Langkahnya pelan, tetapi mampu membuat jantung Alula berdetak tidak karuan.

"Jangan pakai baju jelek. Malu-maluin nama sekolah aja."

"K–kamu tahu dari mana aku besok pakai baju jelek? Aku udah punya baju buat besok tampil." Alula memberanikan diri untuk menjawab.

"Oiya? Bagus deh kalau lo udah punya baju yang bagus buat tampil besok. Dari dulu, setiap ada acara besar di sekolah, lo nggak pernah dateng, tuh. Gue tahu, pasti masalahnya ada di baju, kan? Lo nggak punya baju yang keren dan bagus. Baju lo gembel semua." Chlo, Chessy, dan Ruby menertawakan Alula dengan keras.

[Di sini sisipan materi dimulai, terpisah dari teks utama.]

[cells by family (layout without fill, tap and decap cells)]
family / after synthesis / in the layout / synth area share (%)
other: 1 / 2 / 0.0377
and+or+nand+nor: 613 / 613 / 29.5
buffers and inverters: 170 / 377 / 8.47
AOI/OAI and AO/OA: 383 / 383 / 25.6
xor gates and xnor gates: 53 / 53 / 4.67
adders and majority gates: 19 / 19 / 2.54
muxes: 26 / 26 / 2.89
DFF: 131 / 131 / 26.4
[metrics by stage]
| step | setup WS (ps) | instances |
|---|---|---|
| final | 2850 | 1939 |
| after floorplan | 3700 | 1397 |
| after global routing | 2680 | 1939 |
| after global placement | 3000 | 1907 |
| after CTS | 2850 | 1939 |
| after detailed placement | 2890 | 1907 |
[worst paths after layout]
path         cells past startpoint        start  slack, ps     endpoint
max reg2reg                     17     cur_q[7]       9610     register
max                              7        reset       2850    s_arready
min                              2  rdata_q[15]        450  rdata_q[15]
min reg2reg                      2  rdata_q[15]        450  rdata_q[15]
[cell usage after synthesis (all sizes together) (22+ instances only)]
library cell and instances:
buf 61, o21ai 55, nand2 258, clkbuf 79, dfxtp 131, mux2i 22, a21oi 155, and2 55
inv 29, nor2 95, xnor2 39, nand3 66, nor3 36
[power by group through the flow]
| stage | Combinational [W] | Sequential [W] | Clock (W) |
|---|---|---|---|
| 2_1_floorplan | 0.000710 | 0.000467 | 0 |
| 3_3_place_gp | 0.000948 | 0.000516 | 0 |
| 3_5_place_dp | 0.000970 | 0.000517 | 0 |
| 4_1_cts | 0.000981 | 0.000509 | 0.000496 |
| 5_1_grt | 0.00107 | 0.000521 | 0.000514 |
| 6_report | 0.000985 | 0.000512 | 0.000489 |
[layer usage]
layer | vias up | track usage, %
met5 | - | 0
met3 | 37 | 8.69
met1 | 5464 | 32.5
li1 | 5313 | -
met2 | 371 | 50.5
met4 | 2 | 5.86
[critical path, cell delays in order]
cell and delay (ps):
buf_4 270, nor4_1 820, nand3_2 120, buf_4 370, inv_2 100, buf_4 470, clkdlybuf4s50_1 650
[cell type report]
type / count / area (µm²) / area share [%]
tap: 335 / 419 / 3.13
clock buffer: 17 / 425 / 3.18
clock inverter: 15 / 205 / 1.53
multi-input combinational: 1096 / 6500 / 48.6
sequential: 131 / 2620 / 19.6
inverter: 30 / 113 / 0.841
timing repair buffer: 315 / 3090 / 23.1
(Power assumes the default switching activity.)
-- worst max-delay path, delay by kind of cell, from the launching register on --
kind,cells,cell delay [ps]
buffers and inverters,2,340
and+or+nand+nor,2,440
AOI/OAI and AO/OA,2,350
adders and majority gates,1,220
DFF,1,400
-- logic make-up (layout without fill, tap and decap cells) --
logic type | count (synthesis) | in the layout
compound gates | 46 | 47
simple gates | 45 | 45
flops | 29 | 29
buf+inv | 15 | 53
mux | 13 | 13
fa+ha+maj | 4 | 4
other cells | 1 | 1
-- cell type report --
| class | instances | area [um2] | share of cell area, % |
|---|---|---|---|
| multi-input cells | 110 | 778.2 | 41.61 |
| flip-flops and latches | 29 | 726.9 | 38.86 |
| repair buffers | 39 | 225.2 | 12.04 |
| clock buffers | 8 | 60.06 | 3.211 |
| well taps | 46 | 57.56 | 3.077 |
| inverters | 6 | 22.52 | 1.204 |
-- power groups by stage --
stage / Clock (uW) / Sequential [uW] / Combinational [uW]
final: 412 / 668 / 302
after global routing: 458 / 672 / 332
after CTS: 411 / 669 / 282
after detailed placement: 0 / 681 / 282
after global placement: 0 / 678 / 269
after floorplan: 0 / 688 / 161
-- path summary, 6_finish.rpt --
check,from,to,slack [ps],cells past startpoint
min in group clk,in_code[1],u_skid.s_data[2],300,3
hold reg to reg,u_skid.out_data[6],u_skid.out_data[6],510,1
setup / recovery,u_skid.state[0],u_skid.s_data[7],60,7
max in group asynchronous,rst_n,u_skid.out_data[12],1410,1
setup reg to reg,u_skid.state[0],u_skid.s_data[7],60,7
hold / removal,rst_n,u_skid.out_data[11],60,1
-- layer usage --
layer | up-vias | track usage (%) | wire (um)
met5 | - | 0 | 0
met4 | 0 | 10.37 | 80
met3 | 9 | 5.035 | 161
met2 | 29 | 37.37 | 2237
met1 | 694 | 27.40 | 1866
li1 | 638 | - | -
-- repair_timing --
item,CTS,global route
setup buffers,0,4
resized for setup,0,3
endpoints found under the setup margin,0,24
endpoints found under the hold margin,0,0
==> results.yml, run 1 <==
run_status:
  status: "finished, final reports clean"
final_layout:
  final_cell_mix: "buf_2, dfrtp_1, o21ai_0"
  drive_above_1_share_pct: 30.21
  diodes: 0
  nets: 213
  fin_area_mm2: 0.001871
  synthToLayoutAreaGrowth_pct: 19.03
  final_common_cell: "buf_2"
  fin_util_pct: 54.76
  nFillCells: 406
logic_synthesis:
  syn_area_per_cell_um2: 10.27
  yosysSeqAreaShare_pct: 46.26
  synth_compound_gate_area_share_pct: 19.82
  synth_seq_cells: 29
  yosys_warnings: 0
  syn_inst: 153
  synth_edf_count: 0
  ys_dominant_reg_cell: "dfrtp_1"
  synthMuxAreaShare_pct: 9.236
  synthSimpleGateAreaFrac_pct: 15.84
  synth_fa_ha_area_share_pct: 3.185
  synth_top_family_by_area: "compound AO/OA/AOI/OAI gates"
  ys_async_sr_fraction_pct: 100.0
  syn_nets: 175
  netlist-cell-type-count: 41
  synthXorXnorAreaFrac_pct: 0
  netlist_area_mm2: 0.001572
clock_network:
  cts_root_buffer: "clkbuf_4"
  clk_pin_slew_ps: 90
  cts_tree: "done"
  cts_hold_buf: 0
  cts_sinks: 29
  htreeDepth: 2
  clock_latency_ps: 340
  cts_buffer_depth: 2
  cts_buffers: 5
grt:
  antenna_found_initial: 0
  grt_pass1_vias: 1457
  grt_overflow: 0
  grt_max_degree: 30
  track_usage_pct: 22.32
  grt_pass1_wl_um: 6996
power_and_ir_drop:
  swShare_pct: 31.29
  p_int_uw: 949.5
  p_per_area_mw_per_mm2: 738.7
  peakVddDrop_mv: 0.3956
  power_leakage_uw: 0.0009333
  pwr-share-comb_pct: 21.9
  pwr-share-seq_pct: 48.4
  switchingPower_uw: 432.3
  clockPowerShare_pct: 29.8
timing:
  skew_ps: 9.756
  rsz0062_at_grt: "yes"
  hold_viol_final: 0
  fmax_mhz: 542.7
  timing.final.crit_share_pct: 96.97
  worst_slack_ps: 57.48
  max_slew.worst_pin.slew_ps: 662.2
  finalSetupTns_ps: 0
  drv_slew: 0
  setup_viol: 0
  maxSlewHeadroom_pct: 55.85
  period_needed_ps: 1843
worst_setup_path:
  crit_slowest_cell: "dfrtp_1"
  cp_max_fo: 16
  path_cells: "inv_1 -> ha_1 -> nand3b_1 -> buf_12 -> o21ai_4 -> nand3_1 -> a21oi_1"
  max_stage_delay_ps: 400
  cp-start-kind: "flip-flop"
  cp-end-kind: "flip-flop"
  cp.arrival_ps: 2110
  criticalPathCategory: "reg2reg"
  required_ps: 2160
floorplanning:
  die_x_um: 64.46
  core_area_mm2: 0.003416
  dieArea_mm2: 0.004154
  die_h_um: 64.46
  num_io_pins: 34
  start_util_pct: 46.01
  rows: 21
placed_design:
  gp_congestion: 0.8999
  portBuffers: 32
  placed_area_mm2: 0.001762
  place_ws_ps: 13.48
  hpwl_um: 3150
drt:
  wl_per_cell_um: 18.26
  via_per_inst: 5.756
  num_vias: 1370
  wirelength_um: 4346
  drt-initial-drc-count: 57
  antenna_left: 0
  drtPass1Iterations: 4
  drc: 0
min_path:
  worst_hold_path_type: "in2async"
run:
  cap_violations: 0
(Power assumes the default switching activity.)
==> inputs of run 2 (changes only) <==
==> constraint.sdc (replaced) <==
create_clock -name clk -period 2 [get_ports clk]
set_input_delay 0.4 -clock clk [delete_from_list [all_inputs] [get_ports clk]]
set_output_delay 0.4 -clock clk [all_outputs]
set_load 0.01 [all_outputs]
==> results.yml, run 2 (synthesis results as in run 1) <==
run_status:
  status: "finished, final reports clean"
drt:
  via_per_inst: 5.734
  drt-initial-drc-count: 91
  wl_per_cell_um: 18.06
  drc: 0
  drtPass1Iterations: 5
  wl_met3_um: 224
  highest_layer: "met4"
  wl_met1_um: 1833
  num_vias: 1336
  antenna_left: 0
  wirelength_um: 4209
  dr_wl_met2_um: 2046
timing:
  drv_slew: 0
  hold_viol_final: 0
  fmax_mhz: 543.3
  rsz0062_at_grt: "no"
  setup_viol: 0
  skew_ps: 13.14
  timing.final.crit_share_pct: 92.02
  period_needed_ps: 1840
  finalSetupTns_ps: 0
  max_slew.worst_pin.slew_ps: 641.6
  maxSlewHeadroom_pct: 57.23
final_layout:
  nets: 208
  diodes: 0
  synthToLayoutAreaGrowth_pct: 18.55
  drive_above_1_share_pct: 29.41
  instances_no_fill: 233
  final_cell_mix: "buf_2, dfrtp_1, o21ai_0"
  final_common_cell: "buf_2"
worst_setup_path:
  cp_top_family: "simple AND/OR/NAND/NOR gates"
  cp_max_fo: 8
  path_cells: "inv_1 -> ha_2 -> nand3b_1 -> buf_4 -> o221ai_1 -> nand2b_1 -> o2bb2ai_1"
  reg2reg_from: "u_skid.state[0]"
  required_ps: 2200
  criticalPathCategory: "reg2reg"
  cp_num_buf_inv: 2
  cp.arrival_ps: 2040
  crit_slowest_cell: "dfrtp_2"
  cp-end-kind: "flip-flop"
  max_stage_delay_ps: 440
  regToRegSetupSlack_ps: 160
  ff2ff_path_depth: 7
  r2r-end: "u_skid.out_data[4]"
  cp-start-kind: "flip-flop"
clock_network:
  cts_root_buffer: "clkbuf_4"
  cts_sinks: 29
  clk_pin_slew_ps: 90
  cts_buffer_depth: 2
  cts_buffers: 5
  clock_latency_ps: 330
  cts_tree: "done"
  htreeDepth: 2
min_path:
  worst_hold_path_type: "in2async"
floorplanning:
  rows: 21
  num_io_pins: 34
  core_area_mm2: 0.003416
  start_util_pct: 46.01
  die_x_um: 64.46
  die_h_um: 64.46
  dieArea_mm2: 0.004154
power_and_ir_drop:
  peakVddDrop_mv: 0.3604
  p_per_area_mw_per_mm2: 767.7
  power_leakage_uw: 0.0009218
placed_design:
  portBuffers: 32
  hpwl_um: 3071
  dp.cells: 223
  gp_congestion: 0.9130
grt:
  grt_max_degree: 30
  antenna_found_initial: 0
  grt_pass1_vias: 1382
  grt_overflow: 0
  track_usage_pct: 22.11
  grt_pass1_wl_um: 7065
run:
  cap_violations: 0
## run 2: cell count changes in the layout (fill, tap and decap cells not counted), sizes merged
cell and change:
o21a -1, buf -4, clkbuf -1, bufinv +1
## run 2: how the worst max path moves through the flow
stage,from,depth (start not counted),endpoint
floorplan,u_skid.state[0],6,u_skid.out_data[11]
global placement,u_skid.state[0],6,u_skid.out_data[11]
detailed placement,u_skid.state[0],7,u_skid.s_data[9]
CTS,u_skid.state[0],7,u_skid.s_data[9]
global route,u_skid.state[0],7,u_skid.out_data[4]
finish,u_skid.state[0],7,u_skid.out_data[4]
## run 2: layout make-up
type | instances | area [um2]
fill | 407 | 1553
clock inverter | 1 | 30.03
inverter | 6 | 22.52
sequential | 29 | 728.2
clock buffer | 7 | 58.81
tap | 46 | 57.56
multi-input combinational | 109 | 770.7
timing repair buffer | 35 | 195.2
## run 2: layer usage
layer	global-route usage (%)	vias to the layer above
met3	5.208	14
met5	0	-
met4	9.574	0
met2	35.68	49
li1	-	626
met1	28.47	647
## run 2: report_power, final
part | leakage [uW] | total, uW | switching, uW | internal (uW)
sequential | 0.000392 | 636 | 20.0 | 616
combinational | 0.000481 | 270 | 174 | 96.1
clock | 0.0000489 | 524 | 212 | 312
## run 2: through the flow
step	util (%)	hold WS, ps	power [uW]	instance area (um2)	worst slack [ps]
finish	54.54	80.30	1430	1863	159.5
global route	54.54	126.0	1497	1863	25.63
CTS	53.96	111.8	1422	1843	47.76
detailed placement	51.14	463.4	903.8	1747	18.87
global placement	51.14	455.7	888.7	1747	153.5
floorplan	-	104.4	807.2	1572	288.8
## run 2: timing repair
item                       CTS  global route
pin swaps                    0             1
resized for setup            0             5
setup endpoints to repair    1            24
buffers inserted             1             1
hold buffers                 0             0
--- config.mk ---
export PLATFORM = sky130hd
export DESIGN_NAME = vga_display_core
export DESIGN_NICKNAME = d
export VERILOG_FILES = /design/src/rtl/vga_display_core.sv
export SDC_FILE = /design/constraint.sdc
export NUM_CORES = 1
export LEC_CHECK = 0
export ABC_AREA = 1
export CAP_MARGIN = 15
export CORE_MARGIN = 2
export CORE_UTILIZATION = 48
export CTS_CLUSTER_SIZE = 28
export DETAILED_ROUTE_END_ITERATION = 10
export GPL_ROUTABILITY_DRIVEN = 0
export PLACE_DENSITY = 0.8
export SYNTH_ARGS = -nofsm -noshare
export SYNTH_HDL_FRONTEND = slang
export SYNTH_SLANG_ARGS = --single-unit
export TNS_END_PERCENT = 5
--- constraint.sdc ---
create_clock -name clk -period 1.8 [get_ports clk]
set_input_delay 0.27 -clock clk [delete_from_list [all_inputs] [get_ports clk]]
set_output_delay 0.27 -clock clk [all_outputs]
set_load 0.01 [all_outputs]
**src/rtl/cr_huf_comp_sc_short_pkg.sv**
```systemverilog
// cr_huf_compPKG: shared constants and types for the short-alphabet
// histogram scanner (cr_huf_comp_sc_short) and its output FIFO.
//   - HC_NUM_SYM / HC_NUM_QUAD : short-alphabet size and count-RAM quad count
//   - HC_FIFO_DEPTH            : output FIFO depth
//   - s_sc_is_short_intf       : consumer-facing word (4 symbols + counts + ids)
//   - sc_fifo_entry_t          : internal FIFO entry (quad address + raw counts)
package cr_huf_compPKG;

  localparam int HC_NUM_SYM    = 576;
  localparam int HC_NUM_QUAD   = HC_NUM_SYM / 4;
  localparam int HC_FIFO_DEPTH = 4;
  localparam int HC_CNT_W      = 20;
  localparam int HC_DAT_W      = 10;
  localparam int HC_SEQID_W    = 4;
  localparam int HC_QADDR_W    = 8;

  typedef enum logic [1:0] {
    SC_IDLE,
    SC_SCAN,
    SC_DRAIN
  } sc_state_e;

  typedef struct packed {
    logic [HC_DAT_W-1:0]   short0;
    logic [HC_DAT_W-1:0]   short1;
    logic [HC_DAT_W-1:0]   short2;
    logic [HC_DAT_W-1:0]   short3;
    logic [HC_CNT_W-1:0]   cnt0;
    logic [HC_CNT_W-1:0]   cnt1;
    logic [HC_CNT_W-1:0]   cnt2;
    logic [HC_CNT_W-1:0]   cnt3;
    logic [HC_SEQID_W-1:0] seq_id;
    logic                  eob;
  } s_sc_is_short_intf;

  // Symbol indices are rebuilt from the quad address at the head, so the
  // FIFO only stores the address once per entry.
  typedef struct packed {
    logic [3:0]                 vld;
    logic                       last;
    logic [HC_QADDR_W-1:0]      addr;
    logic [3:0][HC_CNT_W-1:0]   cnt;
  } sc_fifo_entry_t;

endpackage

```
**src/rtl/cr_huf_comp_sc_short_ofifo.sv**
```systemverilog
// cr_huf_comp_sc_short_ofifo: HC_FIFO_DEPTH-entry output FIFO with a
// combinational head.
//   clk, rst_n   : clock, async active-low reset
//   wr_i         : push wr_data_i (caller guarantees space via credits)
//   rd_i         : pop request; ignored when empty
//   head_o       : current head entry (undefined when empty_o)
//   empty_o      : no entries held
//   count_o      : current occupancy
module cr_huf_comp_sc_short_ofifo
  import cr_huf_compPKG::*;
(
  input  logic                              clk,
  input  logic                              rst_n,
  input  logic                              wr_i,
  input  sc_fifo_entry_t                    wr_data_i,
  input  logic                              rd_i,
  output sc_fifo_entry_t                    head_o,
  output logic                              empty_o,
  output logic [$clog2(HC_FIFO_DEPTH):0]    count_o
);

  localparam int PTR_W = $clog2(HC_FIFO_DEPTH);

  sc_fifo_entry_t     mem_q [HC_FIFO_DEPTH];
  logic [PTR_W-1:0]   wr_ptr_q;
  logic [PTR_W-1:0]   rd_ptr_q;
  logic [PTR_W:0]     count_q;
  logic               pop;

  assign pop     = rd_i && (count_q != '0);
  assign empty_o = (count_q == '0);
  assign count_o = count_q;
  assign head_o  = mem_q[rd_ptr_q];

  // NOTE: storage is deliberately not reset; occupancy alone decides whether
  // an entry is visible, and leaving the array reset-free keeps it as plain RAM.
  always_ff @(posedge clk) begin
    if (wr_i) mem_q[wr_ptr_q] <= wr_data_i;
  end

  // NOTE: all sequential state uses non-blocking assignments so every register
  // samples pre-edge values regardless of statement order.
  always_ff @(posedge clk or negedge rst_n) begin
    if (!rst_n) begin
      wr_ptr_q <= '0;
      rd_ptr_q <= '0;
      count_q  <= '0;
    end else begin
      if (wr_i) wr_ptr_q <= wr_ptr_q + 1'b1;
      if (pop)  rd_ptr_q <= rd_ptr_q + 1'b1;
      unique case ({wr_i, pop})
        2'b10:   count_q <= count_q + 1'b1;
        2'b01:   count_q <= count_q - 1'b1;
        default: count_q <= count_q;
      endcase
    end
  end

endmodule

```
**src/rtl/cr_huf_comp_sc_short.sv**
```systemverilog
// cr_huf_comp_sc_short: scans the short-alphabet count RAM one quad per read,
// drops all-zero quads (except the final one) and presents surviving quads to
// the consumer through a small credit-controlled FIFO.
//   cnt_start/cnt_seq_id/cnt_eob : scan request and its tags (IDLE only)
//   cnt_ram_rd/addr/rdata        : count-RAM port, read data 1 cycle later
//   sc_is_short_vld/intf/last    : FIFO head, all-zero when FIFO empty
//   is_sc_short_rd               : consumer pop
//   sc_busy                      : scan or drain in progress
module cr_huf_comp_sc_short
  import cr_huf_compPKG::*;
#(
  parameter int NUM_SYM   = HC_NUM_SYM,
  parameter int CNT_WIDTH = HC_CNT_W,
  parameter int DAT_WIDTH = HC_DAT_W
) (
  input  logic                     clk,
  input  logic                     rst_n,
  input  logic                     cnt_start,
  input  logic [HC_SEQID_W-1:0]    cnt_seq_id,
  input  logic                     cnt_eob,
  output logic                     cnt_ram_rd,
  output logic [7:0]               cnt_ram_addr,
  input  logic [4*CNT_WIDTH-1:0]   cnt_ram_rdata,
  output logic [3:0]               sc_is_short_vld,
  output s_sc_is_short_intf        sc_is_short_intf,
  output logic                     sc_is_short_last,
  input  logic                     is_sc_short_rd,
  output logic                     sc_busy
);

  localparam logic [7:0] LAST_ADDR = 8'(NUM_SYM / 4 - 1);

  sc_state_e               state_q;
  logic [7:0]              addr_q;
  logic [HC_SEQID_W-1:0]   seq_id_q;
  logic                    eob_q;
  logic                    inflight_q;
  logic [7:0]              infl_addr_q;
  logic                    infl_last_q;

  sc_fifo_entry_t          wr_entry;
  sc_fifo_entry_t          head;
  logic                    fifo_wr;
  logic                    fifo_empty;
  logic [$clog2(HC_FIFO_DEPTH):0] fifo_count;
  logic                    issue;
  logic                    pop;
  logic [DAT_WIDTH-1:0]    short_idx [4];

  // Credit: whatever is queued plus what is still in flight must leave room
  // for the read issued now, with one slot of slack for the returning data.
  assign issue = (state_q == SC_SCAN) &&
                 (({1'b0, fifo_count} + {3'b000, inflight_q}) <= 4'd2);
  assign pop   = is_sc_short_rd && !fifo_empty;

  assign cnt_ram_rd   = issue;
  assign cnt_ram_addr = addr_q;
  assign sc_busy      = (state_q != SC_IDLE);

  // Final quad is always queued so the consumer sees an explicit last word.
  assign fifo_wr = inflight_q && ((|cnt_ram_rdata) || infl_last_q);

  // NOTE: every combinational output gets a default before any condition so
  // no path leaves it unassigned and no latch is inferred.
  always_comb begin
    wr_entry      = '0;
    wr_entry.last = infl_last_q;
    wr_entry.addr = infl_addr_q;
    for (int i = 0; i < 4; i++) begin
      wr_entry.cnt[i] = cnt_ram_rdata[i*CNT_WIDTH +: CNT_WIDTH];
      wr_entry.vld[i] = |cnt_ram_rdata[i*CNT_WIDTH +: CNT_WIDTH];
    end
  end

  cr_huf_comp_sc_short_ofifo u_ofifo (
    .clk       (clk),
    .rst_n     (rst_n),
    .wr_i      (fifo_wr),
    .wr_data_i (wr_entry),
    .rd_i      (is_sc_short_rd),
    .head_o    (head),
    .empty_o   (fifo_empty),
    .count_o   (fifo_count)
  );

  always_comb begin
    for (int i = 0; i < 4; i++) short_idx[i] = DAT_WIDTH'({head.addr, 2'(i)});
    sc_is_short_vld  = '0;
    sc_is_short_last = 1'b0;
    sc_is_short_intf = '0;
    if (!fifo_empty) begin
      sc_is_short_vld         = head.vld;
      sc_is_short_last        = head.last;
      sc_is_short_intf.short0 = short_idx[0];
      sc_is_short_intf.short1 = short_idx[1];
      sc_is_short_intf.short2 = short_idx[2];
      sc_is_short_intf.short3 = short_idx[3];
      sc_is_short_intf.cnt0   = head.cnt[0];
      sc_is_short_intf.cnt1   = head.cnt[1];
      sc_is_short_intf.cnt2   = head.cnt[2];
      sc_is_short_intf.cnt3   = head.cnt[3];
      sc_is_short_intf.seq_id = seq_id_q;
      sc_is_short_intf.eob    = eob_q;
    end
  end

  always_ff @(posedge clk or negedge rst_n) begin
    if (!rst_n) begin
      state_q     <= SC_IDLE;
      addr_q      <= '0;
      seq_id_q    <= '0;
      eob_q       <= 1'b0;
      inflight_q  <= 1'b0;
      infl_addr_q <= '0;
      infl_last_q <= 1'b0;
    end else begin
      inflight_q <= issue;
      if (issue) begin
        infl_addr_q <= addr_q;
        infl_last_q <= (addr_q == LAST_ADDR);
        addr_q      <= addr_q + 8'd1;
      end
      unique case (state_q)
        SC_IDLE: begin
          if (cnt_start) begin
            state_q  <= SC_SCAN;
            addr_q   <= '0;
            seq_id_q <= cnt_seq_id;
            eob_q    <= cnt_eob;
          end
        end
        SC_SCAN: begin
          if (issue && (addr_q == LAST_ADDR)) state_q <= SC_DRAIN;
        end
        SC_DRAIN: begin
          if (pop && head.last) state_q <= SC_IDLE;
        end
        default: state_q <= SC_IDLE;
      endcase
    end
  end

endmodule

```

Ya, semua yang dikatakan Chlo memang benar adanya. Ia tidak mempunyai baju yang keren dan bagus. Baju untuk tampilnya besok saja punya Kezia, bukan punya dirinya sendiri.

"Kenapa? Bener kan yang gue bilang barusan?" Alula tidak menjawab. Gadis itu hanya menunduk. Selalu hanya bisa menunduk.

"Lo tahu kan besok gue tampil sama siapa?" Chlo menepuk pundak Alula yang masih bergetar.

"Sama Radion," beritahu Chessy dan Ruby. Sengaja untuk memanas-manasi Alula.

"Jadi, penampilan gue sama Radion besok pasti bakal banyak yang suka. Penampilan lo mah nggak ada apa-apanya. Siapa sih yang mau lihat gadis cupu nyanyi sama main piano? Baru lihat wajahnya aja mungkin udah nggak minat."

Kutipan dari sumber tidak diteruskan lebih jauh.